君は僕のもの〜ヤンデレ短編集〜
鳥籠の中で寵愛を
私の働く会社には、容姿端麗で成績優秀、さらに性格も優しくて真面目という完璧すぎる男性がいる。その名は芹沢(せりざわ)さん。噂ではご実家は資産家らしく、社内の女性たちの憧れの的だ。私もその一人。芹沢さんの存在に癒されていたりする。

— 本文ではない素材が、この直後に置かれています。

$ cat src/rtl/instr_loader.sv
// Packs the UART byte stream, LSB first, into 32-bit words and writes them to instruction memory until the halt word or a full memory.
// The write strobe comes one cycle after the 4th byte; there is no backpressure. `LOADER_TIMEOUT_EN adds a partial-word idle timeout.
module instr_loader #(
  parameter int                 N_DATA         = 8,
  parameter int                 NB_DATA        = 32,
  parameter int                 NB_ADDR        = 7,
  parameter logic [NB_DATA-1:0] HALT_WORD      = 32'hFFFFFFFF,
  parameter int                 TIMEOUT_CYCLES = 50000
) (
  input  logic               clock,
  input  logic               reset,
  input  logic [N_DATA-1:0]  rx_data_i,
  input  logic               rx_done_i,
  output logic               mem_wr_en_o,
  output logic [NB_ADDR-1:0] mem_addr_o,
  output logic [NB_DATA-1:0] mem_data_o,
  output logic [NB_ADDR:0]   word_count_o,
  output logic               load_done_o,
  output logic               error_o
);

  localparam int LANES = NB_DATA / N_DATA;

  if (NB_DATA != 4 * N_DATA || TIMEOUT_CYCLES < 1) begin : g_bad_cfg
    $error("instr_loader: NB_DATA must be 4*N_DATA and TIMEOUT_CYCLES must be positive");
  end

  typedef enum logic [1:0] {ST_RECV, ST_WRITE, ST_DONE} state_t;

  state_t                      state;
  state_t                      state_n;
  logic [1:0]                  byte_cnt;
  // Lanes 0..2 only; the top lane goes straight into mem_data_o with the 4th byte.
  logic [NB_DATA-N_DATA-1:0]   shift_q;
  logic [NB_ADDR-1:0]          wr_ptr;
  logic                        last_byte;
  logic                        tmo_fire;

  assign last_byte = (state == ST_RECV) && rx_done_i && (byte_cnt == 2'd3);

`ifdef LOADER_TIMEOUT_EN
  localparam int TO_W = $clog2(TIMEOUT_CYCLES + 1);
  logic [TO_W-1:0] tmo_cnt;

  always_ff @(posedge clock) begin
    if (reset || rx_done_i || state != ST_RECV || byte_cnt == 2'd0) begin
      tmo_cnt <= '0;
    end else begin
      tmo_cnt <= tmo_cnt + 1'b1;
    end
  end

  assign tmo_fire = (state == ST_RECV) && (byte_cnt != 2'd0) && !rx_done_i &&
                    (tmo_cnt == TO_W'(TIMEOUT_CYCLES - 1));
`else
  assign tmo_fire = 1'b0;
`endif

  always_ff @(posedge clock) begin
    if (reset) begin
      state <= ST_RECV;
    end else begin
      state <= state_n;
    end
  end

  always_comb begin
    state_n     = state;
    mem_wr_en_o = 1'b0;
    load_done_o = 1'b0;
    case (state)
      ST_RECV: begin
        if (last_byte) state_n = ST_WRITE;
      end
      ST_WRITE: begin
        mem_wr_en_o = 1'b1;
        if (mem_data_o == HALT_WORD || mem_addr_o == {NB_ADDR{1'b1}}) begin
          state_n = ST_DONE;
        end else begin
          state_n = ST_RECV;
        end
      end
      ST_DONE: begin
        load_done_o = 1'b1;
      end
      default: state_n = ST_RECV;
    endcase
  end

  always_ff @(posedge clock) begin
    if (reset) begin
      byte_cnt     <= 2'd0;
      shift_q      <= '0;
      wr_ptr       <= '0;
      mem_addr_o   <= '0;
      mem_data_o   <= '0;
      word_count_o <= '0;
      error_o      <= 1'b0;
    end else begin
      // A byte arriving in the write cycle lands in lane 0 (byte_cnt is 0 there).
      if (rx_done_i && state != ST_DONE) begin
        if (byte_cnt == 2'd3) begin
          mem_data_o <= {rx_data_i, shift_q};
          mem_addr_o <= wr_ptr;
          byte_cnt   <= 2'd0;
        end else begin
          for (int i = 0; i < LANES - 1; i++) begin
            if (byte_cnt == 2'(i)) shift_q[i*N_DATA +: N_DATA] <= rx_data_i;
          end
          byte_cnt <= byte_cnt + 2'd1;
        end
      end else if (tmo_fire) begin
        byte_cnt <= 2'd0;
        error_o  <= 1'b1;
      end

      if (state == ST_WRITE) begin
        wr_ptr       <= wr_ptr + 1'b1;
        word_count_o <= word_count_o + 1'b1;
        if (mem_data_o != HALT_WORD && mem_addr_o == {NB_ADDR{1'b1}}) error_o <= 1'b1;
      end
    end
  end

endmodule
==> config.mk <==
export PLATFORM = sky130hd
export DESIGN_NAME = key_sel_gen_flat
export DESIGN_NICKNAME = d
export VERILOG_FILES = /design/src/rtl/key_sel_gen_pkg.sv /design/src/rtl/key_sel_gen_if.sv /design/src/rtl/key_sel_gen_key_filter.sv /design/src/rtl/key_sel_gen.sv /design/src/flat_wrapper.sv
export SDC_FILE = /design/constraint.sdc
export NUM_CORES = 1
export LEC_CHECK = 0
export ABC_AREA = 0
export ABC_CLOCK_PERIOD_IN_PS = 2500
export CORE_MARGIN = 8
export CORE_UTILIZATION = 63
export CTS_BUF_LIST = sky130_fd_sc_hd__clkbuf_8
export CTS_CLUSTER_SIZE = 24
export DETAILED_ROUTE_END_ITERATION = 12
export PLACE_DENSITY_LB_ADDON = 0.08
export SYNTH_ARGS = -nofsm -noshare
export SYNTH_HDL_FRONTEND = slang
export SYNTH_SLANG_ARGS = --single-unit
==> constraint.sdc <==
create_clock -name sys_clk -period 2.5 [get_ports sys_clk]
set_input_delay 0.625 -clock sys_clk [delete_from_list [all_inputs] [get_ports sys_clk]]
set_output_delay 0.625 -clock sys_clk [all_outputs]
set_load 0.05 [all_outputs]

「三雲(みくも)さん、資料作成ありがとうございます。とても見やすくて助かりました」

私が仕事をしていると、芹沢さんが話しかけてきた。声までいいなんて、この人にマイナスなところなんてないんじゃないか。そんなことを考えながら私は芹沢さんに笑いかける。

「わざわざありがとうございます。またいつでも言ってください」

芹沢さんは「ありがとうございます」と言い、自分のデスクへ戻って行った。それを見てから私も仕事を再開する。

芹沢さんは社内の女性から注目されている。でもみんな恋愛というより、推しているアイドルみたいな目で見ている。何故なら芹沢さんには婚約者がいるからだ。

生まれた時から結婚が決まっている所謂許嫁。写真で一度見せてもらったことがあるけど、立てば芍薬、座れば牡丹、歩く姿は百合の花という言葉がぴったりの美人な人だった。有名大学を卒業していて実家はお金持ち。芹沢さんにぴったりの相手だ。